Um pouco de Vik Muniz
Filho de um garçom e uma telefonista, Vik Muniz foi criado em São Paulo, onde iniciou seus estudos de arte, e chegou aos Estados Unidos graças a um acidente. Depois de apartar uma briga na rua, acabou sendo atingido por um tiro na perna. O autor do disparo era a vítima que Muniz tentava defender na briga. Para compensar o transtorno, o homem ofereceu-lhe uma boa quantia em dinheiro que acabou por financiar sua viagem a Chicago, em 1983. Dois anos depois ele foi para Nova Iorque, onde vive até hoje.
O sucesso, no entanto, chegou somente há 14 anos, quando um crítico do New York Times foi conferir a exposição principal de uma galeria e se deparou com a série ‘Sugar Children’ alojada discretamente em uma sala dos fundos. Encantado, ele escreveu uma resenha que abriu inúmeras portas ao brasileiro: além de receber um convite para participar da prestigiosa mostra New Photography, no MoMA, Vik viu suas obras serem adquiridas por museus como o Guggenheim e o Metropolitan Museum of Art.
Hoje, o prestígio de Vik ultrapassa o limite de museus e galerias.
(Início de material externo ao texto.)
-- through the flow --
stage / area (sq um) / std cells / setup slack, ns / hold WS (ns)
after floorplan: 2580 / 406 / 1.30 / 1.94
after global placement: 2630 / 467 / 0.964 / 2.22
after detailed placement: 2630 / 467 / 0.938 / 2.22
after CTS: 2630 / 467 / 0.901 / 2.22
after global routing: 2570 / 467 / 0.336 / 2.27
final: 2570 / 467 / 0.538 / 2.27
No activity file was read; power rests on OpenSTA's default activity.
`src/rtl/tmr_channel.sv`:
```
module tmr_channel (
  input  logic       clk,
  input  logic       rst_n,
  input  logic       tick,
  input  logic       cnt_pin,
  input  logic       gate_pin,
  input  logic       reg_wr,
  input  logic [1:0] reg_addr,
  input  logic [7:0] reg_wdata,
  output logic [7:0] reg_rdata,
  output logic       ovf,
  output logic       ovf_hi
);

  localparam logic [1:0] M13 = 2'b00, M16 = 2'b01, MRLD = 2'b10, MSPL = 2'b11;

  logic [7:0] lo_q, hi_q, lo_d, hi_d;
  logic [1:0] mode;
  logic       src_ext, gate_en, run, run_hi;
  logic       ovf_q, ovfh_q, ov_set, ovh_set;
  logic       cs1, cs2, cprev;
  logic [13:0] sum13;
  logic [16:0] sum16;
  logic       unused_bits;

  wire enable = run & (~gate_en | gate_pin);
  wire fall   = tick & cprev & ~cs2;
  wire inc    = enable & (src_ext ? fall : tick) & ~reg_wr;
  wire inc_hi = run_hi & tick & ~reg_wr & (mode == MSPL);

  assign sum13 = {1'b0, hi_q, lo_q[4:0]} + 14'd1;
  assign sum16 = {1'b0, hi_q, lo_q} + 17'd1;
  assign unused_bits = ^reg_wdata[7:6];

  always_comb begin
    lo_d = lo_q;
    hi_d = hi_q;
    ov_set = 1'b0;
    ovh_set = 1'b0;
    if (inc) begin
      case (mode)
        M13: begin
          hi_d = sum13[12:5];
          lo_d = {lo_q[7:5], sum13[4:0]};
          ov_set = sum13[13];
        end
        M16: begin
          {hi_d, lo_d} = sum16[15:0];
          ov_set = sum16[16];
        end
        MRLD: begin
          lo_d = (lo_q == 8'hFF) ? hi_q : lo_q + 8'd1;
          ov_set = (lo_q == 8'hFF);
        end
        default: begin
          lo_d = lo_q + 8'd1;
          ov_set = (lo_q == 8'hFF);
        end
      endcase
    end
    if (inc_hi) begin
      hi_d = hi_q + 8'd1;
      ovh_set = (hi_q == 8'hFF);
    end
  end

  always_ff @(posedge clk or negedge rst_n) begin
    if (!rst_n) begin
      lo_q <= '0; hi_q <= '0; mode <= M13;
      src_ext <= 1'b0; gate_en <= 1'b0; run <= 1'b0; run_hi <= 1'b0;
      ovf_q <= 1'b0; ovfh_q <= 1'b0;
      cs1 <= 1'b0; cs2 <= 1'b0; cprev <= 1'b0;
    end else begin
      cs1 <= cnt_pin;
      cs2 <= cs1;
      if (tick) cprev <= cs2;
      if (reg_wr) begin
        case (reg_addr)
          2'd0: lo_q <= reg_wdata;
          2'd1: hi_q <= reg_wdata;
          2'd2: {run_hi, run, gate_en, src_ext, mode} <= reg_wdata[5:0];
          default: {ovfh_q, ovf_q} <= reg_wdata[1:0];
        endcase
      end else begin
        lo_q <= lo_d;
        hi_q <= hi_d;
        ovf_q <= ovf_q | ov_set;
        ovfh_q <= ovfh_q | ovh_set;
      end
    end
  end

  always_comb begin
    case (reg_addr)
      2'd0: reg_rdata = lo_q;
      2'd1: reg_rdata = hi_q;
      2'd2: reg_rdata = {2'b00, run_hi, run, gate_en, src_ext, mode};
      default: reg_rdata = {6'd0, ovfh_q, ovf_q};
    endcase
  end

  assign ovf = ovf_q;
  assign ovf_hi = ovfh_q;

  a_r3_wrap_sets_flag: assert property (@(posedge clk) disable iff (!rst_n)
    (mode == M16 && inc && lo_q == 8'hFF && hi_q == 8'hFF) |=> (lo_q == 8'h00 && hi_q == 8'h00 && ovf_q));

  a_r4_reload_from_high: assert property (@(posedge clk) disable iff (!rst_n)
    (mode == MRLD && inc && lo_q == 8'hFF) |=> (lo_q == $past(hi_q) && ovf_q));

  a_r2_upper_bits_kept: assert property (@(posedge clk) disable iff (!rst_n)
    (mode == M13 && !reg_wr) |=> (lo_q[7:5] == $past(lo_q[7:5])));

  a_r8_stopped_holds: assert property (@(posedge clk) disable iff (!rst_n)
    (!run && !reg_wr && mode != MSPL) |=> ($stable(lo_q) && $stable(hi_q)));

  a_r9_flag_sticky: assert property (@(posedge clk) disable iff (!rst_n)
    (ovf_q && !(reg_wr && reg_addr == 2'd3)) |=> ovf_q);

  a_r10_write_wins: assert property (@(posedge clk) disable iff (!rst_n)
    (reg_wr && reg_addr == 2'd0) |=> (lo_q == $past(reg_wdata)));

  a_r7_no_count_without_tick: assert property (@(posedge clk) disable iff (!rst_n)
    (!tick && !reg_wr) |=> ($stable(lo_q) && $stable(hi_q)));

endmodule

```
`config.mk`:
```
export PLATFORM = sky130hd
export DESIGN_NAME = fault_brk_route
export DESIGN_NICKNAME = d
export VERILOG_FILES = /design/src/rtl/fbr_pkg.sv /design/src/rtl/fbr_lock_bank.sv /design/src/rtl/fbr_sticky_flag.sv /design/src/rtl/fbr_break_merge.sv /design/src/rtl/fault_brk_route.sv
export SDC_FILE = /design/constraint.sdc
export NUM_CORES = 1
export LEC_CHECK = 0
export ABC_AREA = 1
export CAP_MARGIN = 10
export CELL_PAD_IN_SITES_DETAIL_PLACEMENT = 0
export CELL_PAD_IN_SITES_GLOBAL_PLACEMENT = 1
export CORE_AREA = 2 2 39 41
export DETAILED_ROUTE_END_ITERATION = 10
export DIE_AREA = 0 0 41 43
export DONT_BUFFER_PORTS = 1
export GPL_TIMING_DRIVEN = 1
export HOLD_SLACK_MARGIN = 0.02
export PLACE_DENSITY_LB_ADDON = 0.1
export SLEW_MARGIN = 20
export SYNTH_ARGS = -nofsm -noshare
export SYNTH_HDL_FRONTEND = slang
export SYNTH_SLANG_ARGS = --single-unit
export TNS_END_PERCENT = 50
```
`constraint.sdc`:
```
create_clock -name clk_i -period 1.1 [get_ports clk_i]
set_clock_uncertainty 0.2 [all_clocks]
set_input_delay 0.11 -clock clk_i [delete_from_list [all_inputs] [get_ports clk_i]]
set_output_delay 0.11 -clock clk_i [all_outputs]
set_load 0.1 [all_outputs]
```
`src/rtl/fbr_pkg.sv`:
```
package fbr_pkg;
  localparam int unsigned N_SRC      = 4;
  localparam int unsigned PARITY_IDX = 2;
  localparam int unsigned FLAG_BIT   = N_SRC;

  typedef enum logic [1:0] {
    SRC_VOLT   = 2'd0,
    SRC_LOCKUP = 2'd1,
    SRC_PARITY = 2'd2,
    SRC_ECC    = 2'd3
  } fault_src_e;
endpackage

```
`src/rtl/fbr_lock_bank.sv`:
```
module fbr_lock_bank #(
  parameter int unsigned N = 4
) (
  input  logic         clk_i,
  input  logic         rst_ni,
  input  logic         wr_en_i,
  input  logic [N-1:0] set_i,
  output logic [N-1:0] en_o
);
  for (genvar k = 0; k < N; k++) begin : g_lock
    // write-once: only a 1 can land, nothing clears it but reset
    always_ff @(posedge clk_i or negedge rst_ni) begin
      if (!rst_ni)                 en_o[k] <= 1'b0;
      else if (wr_en_i && set_i[k]) en_o[k] <= 1'b1;
    end
  end
endmodule

```
`src/rtl/fbr_sticky_flag.sv`:
```
module fbr_sticky_flag (
  input  logic clk_i,
  input  logic rst_ni,
  input  logic set_i,
  input  logic clr_i,
  output logic flag_o
);
  always_ff @(posedge clk_i or negedge rst_ni) begin
    if (!rst_ni)    flag_o <= 1'b0;
    else if (set_i) flag_o <= 1'b1;  // set beats clear
    else if (clr_i) flag_o <= 1'b0;
  end
endmodule

```
`src/rtl/fbr_break_merge.sv`:
```
module fbr_break_merge #(
  parameter int unsigned N = 4
) (
  input  logic         clk_i,
  input  logic         rst_ni,
  input  logic [N-1:0] fault_i,
  input  logic [N-1:0] en_i,
  output logic         brk_o
);
  logic brk_d;
  assign brk_d = |(fault_i & en_i);

  always_ff @(posedge clk_i or negedge rst_ni) begin
    if (!rst_ni) brk_o <= 1'b0;
    else         brk_o <= brk_d;
  end
endmodule

```
`src/rtl/fault_brk_route.sv`:
```
module fault_brk_route
  import fbr_pkg::*;
#(
  parameter int unsigned DATA_W = 8
) (
  input  logic              clk_i,
  input  logic              rst_ni,
  input  logic              wr_en_i,
  input  logic [DATA_W-1:0] wdata_i,
  output logic [DATA_W-1:0] rdata_o,
  input  logic [N_SRC-1:0]  fault_i,
  output logic              brk_o
);
  localparam int unsigned PAD_W = DATA_W - N_SRC - 1;

  logic [N_SRC-1:0] en_q;
  logic             par_flag_q;

  fbr_lock_bank #(.N(N_SRC)) i_lock (
    .clk_i   (clk_i),
    .rst_ni  (rst_ni),
    .wr_en_i (wr_en_i),
    .set_i   (wdata_i[N_SRC-1:0]),
    .en_o    (en_q)
  );

  fbr_sticky_flag i_flag (
    .clk_i  (clk_i),
    .rst_ni (rst_ni),
    .set_i  (fault_i[PARITY_IDX]),
    .clr_i  (wr_en_i && wdata_i[FLAG_BIT]),
    .flag_o (par_flag_q)
  );

  fbr_break_merge #(.N(N_SRC)) i_brk (
    .clk_i   (clk_i),
    .rst_ni  (rst_ni),
    .fault_i (fault_i),
    .en_i    (en_q),
    .brk_o   (brk_o)
  );

  assign rdata_o = {{PAD_W{1'b0}}, par_flag_q, en_q};
endmodule

```
==> results.toml <==
[timing]
final.setup.worst_slack_ns = -0.120
setup_viol = 10
finalCriticalPeriod_ns = 1.22
min_period_over_period_pct = 111
drv_slew = 0
rsz0062_at_grt = "true"
whs_ns = -0.0248
max_freq_mhz = 820
hold_viol_final = 6

[detailed_routing]
dr.pass1.iters = 1
viasPerCell = 3.81
drc = 0
ant_nets = 0
drt_iter0_markers = 0
totalWireLength_um = 669
via_count = 255
wl_per_cell_um = 9.99

[layout]
diodes = 0
register_area_um2 = 166
fin_util_pct = 41.3
final_nets = 67
multi_input_comb_area_um2 = 83.8
synthToLayoutAreaGrowth_pct = 114
drive_gt1_share_pct = 43.1
final_cells = 67
nFillCells = 140

[synthesis]
syn_inst = 28
synth_top_area_cell = "dfrtp_1"
synth_area_per_cell_um2 = 9.56
seq_area_frac_synth_pct = 56.1
ys_types = 6
yosys_warnings = 0
syn-cell-area_um2 = 268
ys_ff_latch = 6
yosys-top-cells-area = "dfrtp_1, nand2_1, a21o_2"
synth_top_area_share_pct = 56.1

[critical_path]
slowest_stage = "dfrtp_4"
path_cells = "buf_12"
critPathMaxFanout = 2
crit_family = "flip-flops"
cp.required_ns = 0.79
crit_path_end_kind = "output port"
slowest_delay_ns = 0.49
cp.arrival_ns = 0.91
cp-start-kind = "flop"
worstSetupPathType = "reg2out"
cp_num_buf_inv = 1

[clock_tree]
clockBufferDepth = 2
clkSinkCount = 6
cts-root-buf = "clkbuf_4"
path_clk_slew_ns = 0.05
cts_hold_buf = 11
clkLatencyLatePin_ns = 0.25
numCtsBuffers = 3
tritoncts = "yes"
cts_max_level = 1

[die]
start_util_pct = 19.3
rows = 14
io_pins = 24
dieArea_um2 = 1760
die_height_um = 43
fp.dieW_um = 41
core_um2 = 1380

[place]
place_inst = 48
pre_cts_slack_ns = 0.0906
dpl.hpwl_um = 455
gp_congestion = 0.525
port-buffer-count = 0

[hold_path]
hp-class = "in2async"

[global_route]
grt_first_pass_wirelength_mm = 1.01
antenna_found_initial = 0
grt_overflow = 0
grt_start_max_net_pins = 7
grt_pass1_vias = 252
grt_use_total_pct = 9.11

[run_status]
violations = "hold timing, setup timing"
status = "finished with violations"

[pwr]
p_total_uw = 588
total_leakage_power_nw = 0.270
powerDensity_nw_per_um2 = 1030
vdd_drop_max_v = 0.000527

[flow_run]
cap_violations = 0
## worst paths after layout
check | startpoint | endpoint | slack, ns | depth (start not counted)
setup reg to reg | i_lock.en_o[0] | i_brk.brk_o | -0.04 | 5
hold reg to reg | i_flag.flag_o | i_flag.flag_o | 0.33 | 2
hold / removal | rst_ni | i_lock.en_o[2] | -0.02 | 1
min in group clk_i | wdata_i[0] | i_lock.en_o[0] | 0.32 | 2
max in group asynchronous | rst_ni | i_lock.en_o[3] | 0.46 | 1
setup / recovery | i_lock.en_o[0] | rdata_o[0] | -0.12 | 1
--- src/rtl/ttc_regs_pkg.sv ---
package ttc_regs_pkg;
    localparam int DATA_W    = 32;
    localparam int CLKC_W    = 6;
    localparam int CTRL_W    = 6;
    localparam int IEN_W     = 6;
    localparam int ISTAT_W   = 6;
    localparam int EVC_W     = 3;
    localparam int NUM_MATCH = 3;
    localparam int NUM_GRP   = 11;
    localparam logic [CTRL_W-1:0] CTRL_RST_VAL = 6'h21;

    typedef enum logic [3:0] {
        G_CLKC   = 4'd0,
        G_CTRL   = 4'd1,
        G_COUNT  = 4'd2,
        G_INTV   = 4'd3,
        G_MATCH0 = 4'd4,
        G_MATCH1 = 4'd5,
        G_MATCH2 = 4'd6,
        G_ISTAT  = 4'd7,
        G_IEN    = 4'd8,
        G_EVCTL  = 4'd9,
        G_EVCNT  = 4'd10
    } grp_e;

    typedef enum logic {
        RD_IDLE = 1'b0,
        RD_RESP = 1'b1
    } rd_state_e;
endpackage
File: src/rtl/tbi_cost_cmp.sv
module tbi_cost_cmp #(
  parameter int NF    = 2,
  parameter int CNT_W = 16
) (
  input  logic [NF-1:0][CNT_W-1:0] feat,
  input  logic [NF-1:0][CNT_W-1:0] thr,
  output logic                     costly
);
  logic [NF-1:0] meet;

  for (genvar g = 0; g < NF; g++) begin : g_cmp
    assign meet[g] = (feat[g] >= thr[g]);
  end

  assign costly = &meet;
endmodule

File: src/rtl/tbi_line_fmt.sv
module tbi_line_fmt #(
  parameter int VPN_W   = 36,
  parameter int TAG_LSB = 13,
  parameter int VT_W    = VPN_W - TAG_LSB
) (
  input  logic [VPN_W-1:0] vpn,
  output logic [VT_W-1:0]  vtag
);
  logic [VPN_W-1:0] shifted;

  assign shifted = vpn >> TAG_LSB;
  assign vtag    = shifted[VT_W-1:0];
endmodule

File: src/rtl/tbi_insert_ctrl.sv
module tbi_insert_ctrl
  import tbi_pkg::*;
#(
  parameter int VPN_W   = 36,
  parameter int CLUST_W = 3,
  parameter int SET_W   = 10,
  parameter int ASID_W  = 11,
  parameter int PS_W    = 2,
  parameter int CNT_W   = 16,
  parameter int LIDX_W  = 14,
  localparam int TAG_LSB = CLUST_W + SET_W,
  localparam int VT_W    = VPN_W - TAG_LSB
) (
  input  logic              clk,
  input  logic              rst_n,
  input  logic [CNT_W-1:0]  thr_freq,
  input  logic [CNT_W-1:0]  thr_cost,
  input  logic              miss_valid,
  output logic              miss_ready,
  input  logic [VPN_W-1:0]  miss_vpn,
  input  logic [ASID_W-1:0] miss_asid,
  input  logic              evict_valid,
  output logic              evict_ready,
  input  logic [VPN_W-1:0]  evict_vpn,
  input  logic [ASID_W-1:0] evict_asid,
  output logic              pred_req_valid,
  input  logic              pred_req_ready,
  output logic [VPN_W-1:0]  pred_req_vpn,
  input  logic              pred_rsp_valid,
  input  logic [CNT_W-1:0]  pred_rsp_freq,
  input  logic [CNT_W-1:0]  pred_rsp_cost,
  output logic              probe_req_valid,
  input  logic              probe_req_ready,
  output logic [VPN_W-1:0]  probe_req_vpn,
  output logic [ASID_W-1:0] probe_req_asid,
  input  logic              probe_rsp_valid,
  input  logic              probe_rsp_hit,
  output logic              walk_req_valid,
  input  logic              walk_req_ready,
  output logic [VPN_W-1:0]  walk_req_vpn,
  output logic [ASID_W-1:0] walk_req_asid,
  input  logic              walk_done,
  input  logic              walk_fault,
  input  logic [LIDX_W-1:0] walk_line,
  input  logic [PS_W-1:0]   walk_psize,
  output logic              rw_valid,
  input  logic              rw_ready,
  output logic [LIDX_W-1:0] rw_line,
  output logic [VT_W-1:0]   rw_vtag,
  output logic [ASID_W-1:0] rw_asid,
  output logic [PS_W-1:0]   rw_psize,
  output logic              rw_tlb_type
);
  tbi_state_e        st_q;
  tbi_src_e          src_q;
  logic [VPN_W-1:0]  vpn_q;
  logic [ASID_W-1:0] asid_q;
  logic [LIDX_W-1:0] line_q;
  logic [PS_W-1:0]   ps_q;

  logic              idle;
  logic              ev_valid;
  tbi_src_e          ev_src;
  logic [VPN_W-1:0]  ev_vpn;
  logic [ASID_W-1:0] ev_asid;
  logic              costly;

  assign idle = (st_q == ST_IDLE);

  tbi_evt_arb #(.VPN_W(VPN_W), .ASID_W(ASID_W)) i_arb (
    .clk         (clk),
    .rst_n       (rst_n),
    .take        (idle),
    .miss_valid  (miss_valid),
    .miss_vpn    (miss_vpn),
    .miss_asid   (miss_asid),
    .miss_ready  (miss_ready),
    .evict_valid (evict_valid),
    .evict_vpn   (evict_vpn),
    .evict_asid  (evict_asid),
    .evict_ready (evict_ready),
    .ev_valid    (ev_valid),
    .ev_src      (ev_src),
    .ev_vpn      (ev_vpn),
    .ev_asid     (ev_asid)
  );

  tbi_cost_cmp #(.NF(2), .CNT_W(CNT_W)) i_cmp (
    .feat   ({pred_rsp_cost, pred_rsp_freq}),
    .thr    ({thr_cost, thr_freq}),
    .costly (costly)
  );

  tbi_line_fmt #(.VPN_W(VPN_W), .TAG_LSB(TAG_LSB), .VT_W(VT_W)) i_fmt (
    .vpn  (vpn_q),
    .vtag (rw_vtag)
  );

  always_ff @(posedge clk) begin
    if (!rst_n) begin
      st_q   <= ST_IDLE;
      src_q  <= EV_MISS;
      vpn_q  <= '0;
      asid_q <= '0;
      line_q <= '0;
      ps_q   <= '0;
    end else begin
      unique case (st_q)
        ST_IDLE: if (ev_valid) begin
          src_q  <= ev_src;
          vpn_q  <= ev_vpn;
          asid_q <= ev_asid;
          st_q   <= ST_PRED_REQ;
        end
        ST_PRED_REQ:  if (pred_req_ready) st_q <= ST_PRED_WAIT;
        ST_PRED_WAIT: if (pred_rsp_valid) st_q <= costly ? ST_PROBE_REQ : ST_IDLE;
        ST_PROBE_REQ: if (probe_req_ready) st_q <= ST_PROBE_WAIT;
        ST_PROBE_WAIT: if (probe_rsp_valid) begin
          if (probe_rsp_hit)          st_q <= ST_IDLE;
          else if (src_q == EV_EVICT) st_q <= ST_WALK_REQ;
          else                        st_q <= ST_WALK_WAIT;
        end
        ST_WALK_REQ: if (walk_req_ready) st_q <= ST_WALK_WAIT;
        ST_WALK_WAIT: if (walk_done) begin
          if (walk_fault) begin
            st_q <= ST_IDLE;
          end else begin
            line_q <= walk_line;
            ps_q   <= walk_psize;
            st_q   <= ST_REWRITE;
          end
        end
        ST_REWRITE: if (rw_ready) st_q <= ST_IDLE;
        default: st_q <= ST_IDLE;
      endcase
    end
  end

  assign pred_req_valid  = (st_q == ST_PRED_REQ);
  assign pred_req_vpn    = vpn_q;
  assign probe_req_valid = (st_q == ST_PROBE_REQ);
  assign probe_req_vpn   = vpn_q;
  assign probe_req_asid  = asid_q;
  assign walk_req_valid  = (st_q == ST_WALK_REQ);
  assign walk_req_vpn    = vpn_q;
  assign walk_req_asid   = asid_q;
  assign rw_valid        = (st_q == ST_REWRITE);
  assign rw_line         = line_q;
  assign rw_asid         = asid_q;
  assign rw_psize        = ps_q;
  assign rw_tlb_type     = 1'b1;
endmodule

File: config.mk
export PLATFORM = sky130hd
export DESIGN_NAME = tbi_insert_ctrl
export DESIGN_NICKNAME = d
export VERILOG_FILES = /design/src/rtl/tbi_pkg.sv /design/src/rtl/tbi_evt_arb.sv /design/src/rtl/tbi_cost_cmp.sv /design/src/rtl/tbi_line_fmt.sv /design/src/rtl/tbi_insert_ctrl.sv
export SDC_FILE = /design/constraint.sdc
export NUM_CORES = 1
export LEC_CHECK = 0
export ABC_AREA = 1
export BUFFER_PORTS_ARGS = -buffer_cell sky130_fd_sc_hd__buf_2
export CAP_MARGIN = 20
export CORE_AREA = 2 2 146 148
export DETAILED_ROUTE_END_ITERATION = 6
export DIE_AREA = 0 0 148 150
export SYNTH_ARGS = -nofsm -noshare
export SYNTH_HDL_FRONTEND = slang
export SYNTH_SLANG_ARGS = --single-unit
File: constraint.sdc
create_clock -name clk -period 1.7 [get_ports clk]
set_clock_uncertainty 0.1 [all_clocks]
set_input_delay 0 -clock clk [delete_from_list [all_inputs] [get_ports clk]]
set_output_delay 0 -clock clk [all_outputs]
set_load 0.005 [all_outputs]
Seu trabalho também tem sido visto em outros tipos de suporte, como a capa da revista dominical do The New York Times, do último dia 7 de dezembro, para a qual criou um retrato de Albert Einstein feito de recortes de papel, e um retrato de Vladimir Putin à base de caviar, publicado na edição de 75 anos da revista Esquire.
Vik Muniz é o único brasileiro vivo a figurar no livro 501 Great Artists: A Comprehensive Guide to the Giants of the Art World, da Barron´s (ao lado do carioca Hélio Oiticica, falecido em 1980). Em 30 de janeiro de 2010, o documentário “Lixo Extraordinário” sobre o trabalho de Vik Muniz com catadores de lixo em Duque de Caxias foi premiado no Festival de Sundance.
No Festival de Berlim em 2010, foi premiado em duas categorias, o da Anistia Internacional e o público na mostra Panorama.